Overlap Analysis with Other Datasets

Datasets for lamin, chromatin marks, ChromHMM states, SNS-seq and OK-seq replication origins or zones were downloaded from published sources. The RNAP pausing state of each gene was categorized as in [78] using RNA Pol II ChIP-seq datasets generated from control HEK293 cells. The enrichment or depletion of RLL and RLG peaks over chromatin features of interest was first measured in terms of peak overlap. For this, we determined the overlap of RLL and RLG peaks over chromatin peaks of interest and then calculated the peak overlap for control peaks. These control peaks were stringently selected following an earlier strategy [4]. In brief, these peaks belonged to expression- and length-matched R-loop forming genes that were not affected by Top1 depletion (no and mixed changes in Fig. 2a). In all cases, these peaks were matched to a similar-sized R-loop peak on the matched gene. In the case of promoters and terminators, the precise position of the initial and shuffled peaks was maintained. Each initial RLL or RLG peak was independently matched multiple times to avoid outliers. We next determined the ratio of overlaps between RLL or RLG peaks and control peaks and expressed this ratio as a heatmap. The absolute overlap of chromatin features with RLL and RLG peaks is indicated by stars, as shown in Figs. 4 and 5. SNS-seq origin peaks were from [40] for human K562 and HeLa cells. OK-seq data was downloaded as RFD values from [42] for human HeLa cells. The RFD signal was processed using an HMM model configured as described by Petryk et al. [42] to call replication initiation zones. Overlap between SNS-seq origins and OK-seq initiation zones was measured relative to stringent matched controls. Given that R-loop mapping was performed in HEK293 cells, it is likely that the overlap with replication initiation regions was under-estimated.

Immunofluorescence

48 h after second round of transfection with siRNA oligonucleotides, cells were detached and seeded at 300,000 cells per 35 mm dish on a glass coverslip pre-treated with gelatin. 24 h after seeding, cells were methanol fixed and treated with acetone. Blocking and ki-67 (Abcam, ab15580) or γH2AX antibody incubation were performed in 4× SSC and 3% BSA at 20 °C for 30 min and 2 h, respectively. Secondary antibody was anti-rabbit or anti-mouse Alexa-fluor 488. Nuclei were counter-stained with DAPI.
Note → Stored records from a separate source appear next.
<file path="src/rtl/rv_pkg.sv">
// Shared RV32I definitions for the load/store path: XLEN, funct3 width codes,
// the LSU state encoding and the byte-enable helper.
package rv_pkg;

    localparam int XLEN = 32;

    localparam logic [2:0] F3_B  = 3'b000;
    localparam logic [2:0] F3_H  = 3'b001;
    localparam logic [2:0] F3_W  = 3'b010;
    localparam logic [2:0] F3_BU = 3'b100;
    localparam logic [2:0] F3_HU = 3'b101;

    typedef enum logic [1:0] {
        ST_IDLE = 2'd0,
        ST_REQ  = 2'd1,
        ST_WAIT = 2'd2
    } lsu_state_t;

    // Byte lanes touched by an access of the given size at a lane offset.
    function automatic logic [3:0] byte_enable(input logic [1:0] size, input logic [1:0] off);
        logic [3:0] be;
        case (size)
            2'b00:   be = 4'b0001 << off;
            2'b01:   be = 4'b0011 << off;
            default: be = 4'b1111;
        endcase
        return be;
    endfunction

endpackage

</file>
<file path="src/rtl/load_align.sv">
// Combinational lane select and sign/zero extension of a 32-bit load word.
module load_align
    import rv_pkg::*;
(
    input  logic [31:0] rdata,
    input  logic [1:0]  off,
    input  logic [2:0]  funct3,
    output logic [31:0] result
);

    logic [31:0] shifted;

    // Move the addressed lane down to bit 0, then extend per funct3.
    always_comb begin
        shifted = rdata >> {off, 3'b000};
        case (funct3)
            F3_B:    result = {{24{shifted[7]}}, shifted[7:0]};
            F3_H:    result = {{16{shifted[15]}}, shifted[15:0]};
            F3_BU:   result = {24'h000000, shifted[7:0]};
            F3_HU:   result = {16'h0000, shifted[15:0]};
            F3_W:    result = rdata;
            default: result = rdata;
        endcase
    end

endmodule

</file>
<file path="src/rtl/lsu.sv">
// Load/store unit between exec and writeback with a req/gnt/rvalid data bus.
// Optional LSU_MISALIGN_TRAP_EN turns misaligned accesses into a one-cycle trap.
module lsu
    import rv_pkg::*;
#(
    parameter int XLEN = 32
) (
    input  logic              clk,
    input  logic              rst,
    input  logic              in_valid,
    output logic              in_ready,
    input  logic              in_is_load,
    input  logic              in_is_store,
    input  logic [2:0]        in_funct3,
    input  logic [XLEN-1:0]   in_exec_out,
    input  logic [XLEN-1:0]   in_store_data,
    input  logic              in_rd_write_enable,
    input  logic [4:0]        in_rd_addr,
    output logic              bus_req,
    output logic              bus_we,
    output logic [XLEN-1:0]   bus_addr,
    output logic [3:0]        bus_be,
    output logic [XLEN-1:0]   bus_wdata,
    input  logic              bus_gnt,
    input  logic              bus_rvalid,
    input  logic [XLEN-1:0]   bus_rdata,
    output logic              wb_valid,
    output logic              wb_rd_write_enable,
    output logic [4:0]        wb_rd_addr,
`ifdef LSU_MISALIGN_TRAP_EN
    output logic              misaligned_exc,
`endif
    output logic [XLEN-1:0]   wb_data
);

    lsu_state_t  state;
    logic        lat_is_store;
    logic [2:0]  lat_funct3;
    logic [1:0]  lat_off;
    logic        lat_rd_we;
    logic [4:0]  lat_rd_addr;

    logic        is_mem;
    logic        trap;
    logic [1:0]  eff_off;
    logic [3:0]  req_be;
    logic [31:0] req_wdata;
    logic [31:0] load_result;

    assign in_ready = (state == ST_IDLE);

    // Decode the incoming bundle into the request it would issue.
    always_comb begin
        is_mem = in_is_load | in_is_store;
        case (in_funct3[1:0])
            2'b01:   eff_off = {in_exec_out[1], 1'b0};
            2'b10:   eff_off = 2'b00;
            default: eff_off = in_exec_out[1:0];
        endcase
        case (in_funct3[1:0])
            2'b00:   req_wdata = {4{in_store_data[7:0]}};
            2'b01:   req_wdata = {2{in_store_data[15:0]}};
            default: req_wdata = in_store_data;
        endcase
        req_be = byte_enable(in_funct3[1:0], eff_off);
`ifdef LSU_MISALIGN_TRAP_EN
        case (in_funct3[1:0])
            2'b01:   trap = is_mem & in_exec_out[0];
            2'b10:   trap = is_mem & (in_exec_out[1:0] != 2'b00);
            default: trap = 1'b0;
        endcase
`else
        trap = 1'b0;
`endif
    end

    load_align u_load_align (
        .rdata  (bus_rdata),
        .off    (lat_off),
        .funct3 (lat_funct3),
        .result (load_result)
    );

    // Transaction FSM with registered bus and MEM/WB outputs.
    always_ff @(posedge clk or posedge rst) begin
        if (rst) begin
            state              <= ST_IDLE;
            lat_is_store       <= 1'b0;
            lat_funct3         <= 3'b000;
            lat_off            <= 2'b00;
            lat_rd_we          <= 1'b0;
            lat_rd_addr        <= 5'd0;
            bus_req            <= 1'b0;
            bus_we             <= 1'b0;
            bus_addr           <= '0;
            bus_be             <= 4'b0000;
            bus_wdata          <= '0;
            wb_valid           <= 1'b0;
            wb_rd_write_enable <= 1'b0;
            wb_rd_addr         <= 5'd0;
            wb_data            <= '0;
`ifdef LSU_MISALIGN_TRAP_EN
            misaligned_exc     <= 1'b0;
`endif
        end else begin
            wb_valid <= 1'b0;
`ifdef LSU_MISALIGN_TRAP_EN
            misaligned_exc <= 1'b0;
`endif
            case (state)
                ST_IDLE: begin
                    if (in_valid && trap) begin
                        wb_valid           <= 1'b1;
                        wb_rd_write_enable <= 1'b0;
                        wb_rd_addr         <= in_rd_addr;
                        wb_data            <= in_exec_out;
`ifdef LSU_MISALIGN_TRAP_EN
                        misaligned_exc     <= 1'b1;
`endif
                    end else if (in_valid && is_mem) begin
                        lat_is_store <= in_is_store;
                        lat_funct3   <= in_funct3;
                        lat_off      <= eff_off;
                        lat_rd_we    <= in_rd_write_enable & in_is_load;
                        lat_rd_addr  <= in_rd_addr;
                        bus_req      <= 1'b1;
                        bus_we       <= in_is_store;
                        bus_addr     <= {in_exec_out[XLEN-1:2], 2'b00};
                        bus_be       <= req_be;
                        bus_wdata    <= req_wdata;
                        state        <= ST_REQ;
                    end else if (in_valid) begin
                        wb_valid           <= 1'b1;
                        wb_rd_write_enable <= in_rd_write_enable & (in_rd_addr != 5'd0);
                        wb_rd_addr         <= in_rd_addr;
                        wb_data            <= in_exec_out;
                    end else begin
                        state <= ST_IDLE;
                    end
                end
                ST_REQ: begin
                    if (bus_gnt) begin
                        bus_req <= 1'b0;
                        if (lat_is_store) begin
                            wb_valid           <= 1'b1;
                            wb_rd_write_enable <= 1'b0;
                            wb_rd_addr         <= lat_rd_addr;
                            wb_data            <= bus_addr;
                            state              <= ST_IDLE;
                        end else begin
                            state <= ST_WAIT;
                        end
                    end else begin
                        state <= ST_REQ;
                    end
                end
                ST_WAIT: begin
                    if (bus_rvalid) begin
                        wb_valid           <= 1'b1;
                        wb_rd_write_enable <= lat_rd_we & (lat_rd_addr != 5'd0);
                        wb_rd_addr         <= lat_rd_addr;
                        wb_data            <= load_result;
                        state              <= ST_IDLE;
                    end else begin
                        state <= ST_WAIT;
                    end
                end
                default: begin
                    bus_req <= 1'b0;
                    state   <= ST_IDLE;
                end
            endcase
        end
    end

endmodule

</file>
<file path="config.mk">
export PLATFORM = sky130hd
export DESIGN_NAME = lsu
export DESIGN_NICKNAME = d
export VERILOG_FILES = /design/src/rtl/rv_pkg.sv /design/src/rtl/load_align.sv /design/src/rtl/lsu.sv
export SDC_FILE = /design/constraint.sdc
export NUM_CORES = 1
export LEC_CHECK = 0
export ABC_CLOCK_PERIOD_IN_PS = 8400
export CORE_AREA = 2 2 121 123
export DETAILED_ROUTE_END_ITERATION = 8
export DIE_AREA = 0 0 123 125
export PLACE_DENSITY = 0.87
export SLEW_MARGIN = 30
export SYNTH_ARGS = -nofsm -noshare
export SYNTH_HDL_FRONTEND = slang
export SYNTH_SLANG_ARGS = --single-unit
</file>
<file path="constraint.sdc">
create_clock -name clk -period 8.4 [get_ports clk]
set_input_delay 2.1 -clock clk [delete_from_list [all_inputs] [get_ports clk]]
set_output_delay 2.1 -clock clk [all_outputs]
set_load 0.01 [all_outputs]
</file>
==> results summary <==
Between clock sinks in the finished design, the worst skew comes to 0.00877 ns. The number of gates resized after CTS was 0. For this run, asynchronously set or reset flops after synthesis account for 100%. From left edge to right edge, the die measures 123 um.

The worst slew margin relative to its limit is 47.4%. The all-layer global routing usage came out at 25.8%. The average via count per standard cell is 5.65. The leftover overflow at the end of global routing came out at 0. The delay of the slowest critical-path stage is 0.62 ns. The fraction of synthesized cell area taken by the top area cell type is 48.2%.

The final setup violation count is 0. The remaining antenna violation count after routing is 0. The critical path is of the in -> reg type. The run finished with clean final reports. By instance count, the leading cell after synthesis is sky130_fd_sc_hd__dfrtp_1. The tree is rooted in a sky130_fd_sc_hd__clkbuf_16. The number of buffers inserted by hold repair at cts is 0.

The post-synthesis cell type count came out at 47. Clock latency on the worst-skew pair, taken at its later pin, is 0.41 ns. The initial standard-cell utilization of the core is 43.9%. The number of input and output port buffers inserted came out at 219. The vertical extent of the die came out at 125 um. The combinational share of power came out at 50.1%. Setup repair after global routing left no endpoint under its margin. The share of the Yosys chip area taken by registers is 48.2%. The area growth from synthesis to layout is 45.5%.

The number of enable-type register cells in the synthesized netlist came out at 0. The share of the clock period used by the worst path is 56.2%. The total non-filler cell area in the finished layout came out at 9070 um2.

The final RePlAce weighted congestion came out at 0.841. The number of register bits inferred by synthesis is 120. The synthesized area is 6230 um2. The slowest stage cell on the critical path is sky130_fd_sc_hd__and2_1. The number of setup buffers added after CTS is 0. The total count of max-transition violations in the final report came to 0. The first detailed-routing pass took 5 iterations. The net switching power is 1.40 mW. The dominant cell type by count on the critical path is sky130_fd_sc_hd__buf_4. The CTS sink count came out at 120. The number of placement rows came out at 44. CTS built an H-tree with a depth of 4.

Synthesis produced 637 cells. The leakage power total is 3.80 nW. The via count of the first global-routing pass is 5,799. TritonCTS built the clock tree.

The share of post-route cells with drive strength above 1 came out at 11.5%. The data required time at the worst endpoint is 8.64 ns. The overall power came out at 3.63 mW.

For the finished layout, the period the worst path requires is 4.72 ns. The worst setup path is captured at a register. By count the netlist is led by sky130_fd_sc_hd__dfrtp_1 (120), sky130_fd_sc_hd__nand2_1 (91), sky130_fd_sc_hd__o21ai_0 (75). The worst IR drop on VDD came out at 0.216 mV. The critical path launch point type is a primary input. The critical path goes through clkdlybuf4s50_1, o211ai_4, buf_4, nand2_2, nor4_4, buf_4, and2_1, a311oi_1. In the final routed layout, each cell accounts on average for 19.0 um. The CTS buffer count is 17. The clock-pin slew of the registers on the worst-case setup and hold paths came out at 0.06 ns. The largest total area in the synthesized netlist belongs to sky130_fd_sc_hd__dfrtp_1. The summed negative setup slack over all endpoints came out at 0 ns. No sink is reached through more buffers than the 2 on the longest clock path. The worst-margin pin slew is 0.789 ns. By area the synthesized netlist is led by sky130_fd_sc_hd__dfrtp_1 (48%), sky130_fd_sc_hd__mux2_2 (8.1%), sky130_fd_sc_hd__o21ai_0 (6.0%). The top-level port count came out at 222.

The number of antenna violations at the first check in global routing is 1. The layout net count is 950. The sequential share of power is 30.9%. The arrival time at the worst endpoint came out at 4.96 ns.

The clock network fraction of design power is 19.1%. The HPWL after detailed placement came out at 13,700 um. After the first detailed-routing iteration, the DRC count stood at 543. The wire length of the first global-routing pass came out at 30,800 um. Along the worst path, the maximum fanout reaches 36. The die outline area is 15,400 um2. After detailed routing, the number of remaining DRC violations is 0.

The fmax came out at 212 MHz. The switching share of power came out at 38.6%. The worst hold path belongs to the class reg -> reg. The number of failing hold endpoints at the final stage came out at 0.

Max-cap violations in this run came to 0. The final cell utilization of the core is 63.8%. The total power density per cell area is 401 nW/um2. The most used flip-flop cell after synthesis is sky130_fd_sc_hd__dfrtp_1. For this block, the via count after detailed routing is 5,809. The synthesized area per cell is 9.78 um2. During synthesis, Yosys emitted a total of 0 warnings.

The routed wire length came out at 19,500 um. Cell internal power was estimated by the tool at 2.23 mW. The cell area after placement is 8490 um2. The region available for standard cell placement spans 14,200 um2. The pin count of the biggest net entering global routing is 76.
## final cells by class
type | count | area, um2
diodes | 1 | 2.50
clock buffers | 20 | 467
clock inverters | 11 | 98.8
fillers | 1205 | 5140
inverters | 12 | 47.5
multi-input cells | 452 | 2950
flip-flops and latches | 120 | 3000
well taps | 184 | 230
repair buffers | 228 | 2260
## stage by stage
step                std cells  hold slack, ns  setup slack [ns]
global route             1027           0.504              3.53
CTS                      1027           0.481              3.70
finish                   1028           0.474              3.68
global placement          996           0.461              3.45
detailed placement        996           0.469              3.31
floorplan                 638           0.450              3.11
## worst paths after layout
kind                                     from              to  slack (ns)  depth (start not counted)
worst min-delay path            bus_wdata[14]   bus_wdata[14]        0.47                          2
worst min register to register  bus_wdata[14]   bus_wdata[14]        0.47                          2
worst max register to register       state[1]     wb_data[26]        5.24                          9
worst max-delay path              in_is_store     wb_data[26]        3.68                          8
max in group asynchronous                 rst  lat_rd_addr[0]        5.20                          3
min in group asynchronous                 rst     bus_addr[6]        2.10                          2
## logic make-up (layout without fill, tap and decap cells)
group / after synthesis / count (layout) / share of synthesized area, %
AOI/OAI and AO/OA: 187 / 187 / 20.1
adders and majority gates: 7 / 7 / 1.41
buffers and inverters: 66 / 271 / 4.76
DFF: 120 / 120 / 48.2
muxes: 68 / 68 / 12.0
other: 1 / 3 / 0.0602
and+or+nand+nor: 188 / 188 / 13.5
## power by group through the flow
stage	clock network (mW)	registers (mW)	logic [mW]
6_report	0.693	1.12	1.82
2_1_floorplan	0	1.17	0.941
4_1_cts	0.706	1.12	1.83
3_5_place_dp	0	1.12	1.82
5_1_grt	0.731	1.16	1.99
3_3_place_gp	0	1.11	1.77
## sequential cells by signal (all words and copies together) (netlist names)
name,cells
lat_is_store,1
bus_wdata,32
wb_rd_write_enable,1
lat_rd_addr,5
bus_req,1
lat_rd_we,1
lat_funct3,3
wb_data,32
lat_off,2
wb_rd_addr,5
bus_be,4
wb_valid,1
state,2
bus_addr,30
## critical path, delay by kind of cell
family / cells / cell delay [ns]
buf+inv: 3 / 1.36
compound gates: 2 / 0.42
simple gates: 3 / 1.05
## layout by cell type (no fill, tap or decap), drive strengths merged, types with 5 or more instances in the layout
cell type,Yosys,layout
mux2,47,47
nand3,18,18
o221ai,7,7
nor3,19,19
a2bb2oi,11,11
inv,12,13
a22oi,9,9
ha,7,7
a21o,16,16
clkbuf,29,20
nand2b,11,11
dfrtp,120,120
a22o,11,11
a31oi,8,8
o21ai,77,77
nand2,92,92
o211ai,5,5
clkinv,0,6
buf,25,9
a21oi,16,16
and3,5,5
mux2i,21,21
clkdlybuf4s50,0,219
a311oi,17,17
nor2,33,33
## routing by layer
metal	wire length (um)	GRT usage [%]	part of all wire, %
met4	575	10.7	3.0
met3	1880	7.89	9.6
met5	0	0	0
met1	7820	32.3	40
met2	9220	41.2	47
(Power assumes the default switching activity.)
Cell Cycle Analysis and Replication Timing

Cell cycle analysis and replication timing were performed as described previously [79]. Briefly, cells were pulse-labeled with BrdU (50 μM) for two hours. Cells were then harvested, fixed in 70% ethanol, and stored at − 20 °C. Before cell cycle analysis and sorting, cells were labeled with Propidium Iodide (50 μg/ml) and treated with RNase A (250 μg/ml). Cells were analyzed and sorted with a Biorad S3e cell sorter. After sorting, cells were lysed and genomic DNA was extracted. DNA was immunoprecipitated with anti BrdU antibody (B44, BD Biosciences, 347,580), purified, and used as template in qPCR. To assess R-loop formation across the cell cycle, cells were first synchronized in G2 after thymidine block (24 h) and released into nocodazole-containing media (12 h). Cells were then allowed to cycle in fresh medium and harvested in G1 and mid-S of the following cycle for DRIP-qPCR analysis. Cytofluorometric analysis after propidium iodide staining confirmed that > 85% of the cells were in the correct cell cycle phases.